Montag, 26. Dezember 2022

Alle ausgeflogen

Für's Protokoll: 2. Weihnachtsfeiertag, morgens heiter, 10° C plus;
nachmittags Regen und Sturm, voll düster.

Schön an Weihnachten war heuer, dass es im Stadtviertel unglaublich viele frei Parkplätze gab. Sowas habe ich noch nie gesehen, und für eine Sekunde beinahe bedauert, dass ich gar keinen Parkplatz brauche. Es kommt auch niemand zu Besuch, der einen hätte brauchen können. Heute Abend oder nächste Woche ist dann schon wieder alles wie immer: zugeparkt.

Wissen Sie eigentlich, wofür genau der zweite Weihnachtsfeiertag gut ist? Ja klar: Das ist der praktische Rückreisetag nach dem Fest, oder auch der Tag, an dem man sich von den ersten beiden Tagen erholen kann, wahlweise vom Besuch, von den Reisestrapazen oder von zuviel Glühwein mit Champagner. Ein Tag Verschnaufpause ist umso wichtiger, wenn man am 27. Dezember wieder zur Arbeit muss. In Frankreich gibt es  diesen Feiertag nicht, dort müssen die Austern schneller verdaut werden.

Der zweite Feiertag ist familienfreundlich: Man kann den einen Teil der Familie am ersten, und den anderen Teil am zweiten Tag aufsuchen oder einladen. Je nach räumlicher Distanz kann das dennoch zur logistischen Herausforderung werden, da muss man nicht mal Bahnreisende*r sein.

Separate Feiern sind notwendig, wenn die Wohnung oder der Tisch zu klein sind, und der komplette Clan nicht zusammen rein- oder ranpasst.
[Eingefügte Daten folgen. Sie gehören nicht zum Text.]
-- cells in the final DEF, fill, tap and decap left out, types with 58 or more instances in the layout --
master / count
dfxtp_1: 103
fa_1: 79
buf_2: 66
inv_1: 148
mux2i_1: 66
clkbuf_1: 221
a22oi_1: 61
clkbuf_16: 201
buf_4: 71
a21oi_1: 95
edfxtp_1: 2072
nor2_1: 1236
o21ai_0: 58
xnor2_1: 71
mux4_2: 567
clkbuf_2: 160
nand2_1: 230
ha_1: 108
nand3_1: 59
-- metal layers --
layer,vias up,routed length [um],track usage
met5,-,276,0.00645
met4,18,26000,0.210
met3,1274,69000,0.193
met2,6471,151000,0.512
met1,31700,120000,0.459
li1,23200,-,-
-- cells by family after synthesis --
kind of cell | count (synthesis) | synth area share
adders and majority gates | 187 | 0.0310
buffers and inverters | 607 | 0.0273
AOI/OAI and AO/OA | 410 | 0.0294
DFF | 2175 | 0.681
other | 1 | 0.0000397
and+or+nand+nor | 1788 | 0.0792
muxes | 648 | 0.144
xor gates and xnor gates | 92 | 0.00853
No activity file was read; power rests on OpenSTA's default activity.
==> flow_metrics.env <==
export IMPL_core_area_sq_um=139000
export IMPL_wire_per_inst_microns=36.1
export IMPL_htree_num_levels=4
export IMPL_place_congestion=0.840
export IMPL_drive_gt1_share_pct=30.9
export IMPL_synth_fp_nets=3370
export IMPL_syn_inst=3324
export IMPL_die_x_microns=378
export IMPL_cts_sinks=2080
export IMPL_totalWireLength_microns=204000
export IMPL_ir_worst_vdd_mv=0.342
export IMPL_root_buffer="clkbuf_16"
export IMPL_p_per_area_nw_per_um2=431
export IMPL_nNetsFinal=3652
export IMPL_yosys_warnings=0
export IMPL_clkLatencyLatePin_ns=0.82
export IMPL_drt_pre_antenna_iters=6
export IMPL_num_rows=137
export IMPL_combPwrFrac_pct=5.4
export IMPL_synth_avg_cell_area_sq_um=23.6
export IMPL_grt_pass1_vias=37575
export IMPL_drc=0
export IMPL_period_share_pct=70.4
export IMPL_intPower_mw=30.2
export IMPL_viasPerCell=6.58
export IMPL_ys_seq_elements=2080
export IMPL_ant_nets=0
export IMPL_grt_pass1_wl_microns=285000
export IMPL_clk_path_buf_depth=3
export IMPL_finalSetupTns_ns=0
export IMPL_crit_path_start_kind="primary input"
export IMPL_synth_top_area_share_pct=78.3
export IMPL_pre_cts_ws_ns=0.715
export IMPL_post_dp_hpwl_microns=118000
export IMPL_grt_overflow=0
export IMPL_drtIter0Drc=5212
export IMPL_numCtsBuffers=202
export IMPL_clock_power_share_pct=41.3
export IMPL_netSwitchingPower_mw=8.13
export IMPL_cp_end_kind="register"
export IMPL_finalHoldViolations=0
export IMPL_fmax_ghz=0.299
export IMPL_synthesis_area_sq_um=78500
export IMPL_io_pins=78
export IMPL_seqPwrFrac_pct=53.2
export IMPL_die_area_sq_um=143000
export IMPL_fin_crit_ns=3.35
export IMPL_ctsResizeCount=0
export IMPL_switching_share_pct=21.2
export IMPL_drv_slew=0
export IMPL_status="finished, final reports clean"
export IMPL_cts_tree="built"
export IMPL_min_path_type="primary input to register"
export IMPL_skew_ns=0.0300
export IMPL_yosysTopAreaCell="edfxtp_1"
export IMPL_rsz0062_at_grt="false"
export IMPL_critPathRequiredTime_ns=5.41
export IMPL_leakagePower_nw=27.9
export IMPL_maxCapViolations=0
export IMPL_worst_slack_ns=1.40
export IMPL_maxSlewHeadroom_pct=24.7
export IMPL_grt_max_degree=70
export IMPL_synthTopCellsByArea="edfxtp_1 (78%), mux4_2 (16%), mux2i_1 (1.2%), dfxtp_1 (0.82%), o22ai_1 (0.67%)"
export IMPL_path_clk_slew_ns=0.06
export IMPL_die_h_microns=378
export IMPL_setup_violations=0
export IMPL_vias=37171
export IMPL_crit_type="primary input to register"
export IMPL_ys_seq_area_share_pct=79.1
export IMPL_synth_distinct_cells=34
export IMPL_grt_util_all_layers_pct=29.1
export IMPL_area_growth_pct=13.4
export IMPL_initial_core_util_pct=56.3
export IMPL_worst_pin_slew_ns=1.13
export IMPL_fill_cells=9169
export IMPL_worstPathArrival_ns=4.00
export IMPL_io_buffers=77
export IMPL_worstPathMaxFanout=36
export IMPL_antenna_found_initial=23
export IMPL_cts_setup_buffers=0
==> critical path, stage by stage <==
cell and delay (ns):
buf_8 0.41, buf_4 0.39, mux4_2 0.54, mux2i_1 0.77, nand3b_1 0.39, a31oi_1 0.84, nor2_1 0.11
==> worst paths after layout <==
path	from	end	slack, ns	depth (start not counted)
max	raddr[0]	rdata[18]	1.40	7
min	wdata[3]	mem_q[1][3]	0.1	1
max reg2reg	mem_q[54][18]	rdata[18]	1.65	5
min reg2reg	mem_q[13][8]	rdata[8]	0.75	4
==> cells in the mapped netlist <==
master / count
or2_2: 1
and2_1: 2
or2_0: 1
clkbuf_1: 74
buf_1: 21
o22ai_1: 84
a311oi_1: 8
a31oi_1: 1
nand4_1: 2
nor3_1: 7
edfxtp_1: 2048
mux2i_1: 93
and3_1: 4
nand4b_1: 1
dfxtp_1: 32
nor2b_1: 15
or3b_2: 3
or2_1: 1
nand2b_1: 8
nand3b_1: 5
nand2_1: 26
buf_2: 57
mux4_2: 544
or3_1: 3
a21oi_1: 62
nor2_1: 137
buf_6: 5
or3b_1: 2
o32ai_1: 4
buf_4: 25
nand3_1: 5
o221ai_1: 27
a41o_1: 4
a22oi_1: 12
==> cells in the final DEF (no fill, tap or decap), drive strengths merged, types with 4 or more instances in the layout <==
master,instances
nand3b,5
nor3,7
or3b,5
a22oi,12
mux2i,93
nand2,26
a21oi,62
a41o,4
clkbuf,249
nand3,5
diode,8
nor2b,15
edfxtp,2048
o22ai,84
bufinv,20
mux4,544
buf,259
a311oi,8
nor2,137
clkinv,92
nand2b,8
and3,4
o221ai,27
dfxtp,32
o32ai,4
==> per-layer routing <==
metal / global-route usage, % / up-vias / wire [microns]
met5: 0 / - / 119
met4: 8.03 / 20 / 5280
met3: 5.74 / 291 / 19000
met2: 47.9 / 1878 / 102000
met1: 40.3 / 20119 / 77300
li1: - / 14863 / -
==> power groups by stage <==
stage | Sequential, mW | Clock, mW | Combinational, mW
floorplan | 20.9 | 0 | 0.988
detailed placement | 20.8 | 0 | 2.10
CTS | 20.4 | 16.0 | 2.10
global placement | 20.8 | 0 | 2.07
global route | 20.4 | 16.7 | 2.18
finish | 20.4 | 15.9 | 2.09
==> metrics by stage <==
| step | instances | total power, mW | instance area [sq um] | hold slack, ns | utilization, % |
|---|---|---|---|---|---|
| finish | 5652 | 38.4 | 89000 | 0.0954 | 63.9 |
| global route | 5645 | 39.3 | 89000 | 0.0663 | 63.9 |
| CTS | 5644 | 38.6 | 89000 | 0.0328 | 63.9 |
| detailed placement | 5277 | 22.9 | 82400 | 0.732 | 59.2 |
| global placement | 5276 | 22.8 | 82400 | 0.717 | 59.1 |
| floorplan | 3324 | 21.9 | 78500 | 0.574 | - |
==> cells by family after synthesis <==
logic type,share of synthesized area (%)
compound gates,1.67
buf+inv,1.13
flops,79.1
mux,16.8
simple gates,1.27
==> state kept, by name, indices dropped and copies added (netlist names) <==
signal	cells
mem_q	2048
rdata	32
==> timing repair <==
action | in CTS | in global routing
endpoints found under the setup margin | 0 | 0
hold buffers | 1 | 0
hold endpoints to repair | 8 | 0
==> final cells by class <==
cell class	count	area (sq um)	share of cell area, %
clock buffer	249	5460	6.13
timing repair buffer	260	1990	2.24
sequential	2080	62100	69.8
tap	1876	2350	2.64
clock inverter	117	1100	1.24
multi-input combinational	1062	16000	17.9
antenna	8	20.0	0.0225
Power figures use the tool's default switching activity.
### src/sv/tql_pkg.sv
`default_nettype none

package tql_pkg;

	// fixed field widths
	localparam int KEY_W   = 64;
	localparam int VALUE_W = 32;
	localparam int FACT_W  = 16;

	// temporal difference needs two extra bits over a value
	localparam int TD_W   = VALUE_W + 2;
	localparam int PROD_W = TD_W + FACT_W + 1;
	localparam int SH_W   = PROD_W - FACT_W;
	localparam int SUM_W  = TD_W + 2;

	localparam logic [FACT_W-1:0] LR_RESET   = 16'd3277;
	localparam logic [FACT_W-1:0] DISC_RESET = 16'd64881;

	localparam logic signed [SUM_W-1:0] SUM_MAX =
		{{(SUM_W-VALUE_W+1){1'b0}}, {(VALUE_W-1){1'b1}}};
	localparam logic signed [SUM_W-1:0] SUM_MIN =
		{{(SUM_W-VALUE_W+1){1'b1}}, {(VALUE_W-1){1'b0}}};

	typedef enum logic [0:0] {
		OP_CHOOSE = 1'b0,
		OP_UPDATE = 1'b1
	} op_t;

	typedef enum logic [0:0] {
		REG_LR   = 1'b0,
		REG_DISC = 1'b1
	} reg_idx_t;

	typedef enum logic [3:0] {
		ST_IDLE,
		ST_SEARCH,
		ST_DECIDE,
		ST_INSERT,
		ST_BEST,
		ST_CUR_RD,
		ST_MUL_DISC,
		ST_TD,
		ST_MUL_RATE,
		ST_WRITE,
		ST_RESP
	} state_t;

	// clamp a widened sum to the signed value range
	function automatic logic signed [VALUE_W-1:0] sat_value(input logic signed [SUM_W-1:0] v);
		logic signed [VALUE_W-1:0] r;
		if (v > SUM_MAX) begin
			r = {1'b0, {(VALUE_W-1){1'b1}}};
		end else if (v < SUM_MIN) begin
			r = {1'b1, {(VALUE_W-1){1'b0}}};
		end else begin
			r = v[VALUE_W-1:0];
		end
		return r;
	endfunction

endpackage

`default_nettype wire

### src/sv/tql_mulsh.sv
`default_nettype none

module tql_mulsh import tql_pkg::*; (
	input  wire                     clk,
	input  wire [FACT_W-1:0]        factor,
	input  wire signed [TD_W-1:0]   operand,
	output logic signed [SH_W-1:0]  result
);

	logic signed [FACT_W:0]   factor_s;
	logic signed [PROD_W-1:0] prod;
	logic signed [SH_W-1:0]   result_q;

	// unsigned Q0.16 factor times signed operand, floor of the product over 2^16
	assign factor_s = {1'b0, factor};
	assign prod     = factor_s * operand;

	always_ff @(posedge clk) begin
		result_q <= prod[PROD_W-1:FACT_W];
	end

	assign result = result_q;

endmodule

`default_nettype wire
Manchmal passen Einzelteile des Clans auch nicht zusammen, und so muss man bei der Weihnachtsplanung viele Details berücksichtigen. Bei Patchwork-Familien mit Diskussionshintergrund braucht man mehr als drei Feiertage, sonst hat man am Ende ein Dornröschen-Szenario: Es sind nicht genug Teller oder Besteck im Haus, und irgendeine*r ist wegen Nichteingeladensein beleidigt. Eingeladensein und nicht erscheinen ist auch ganz blöd. 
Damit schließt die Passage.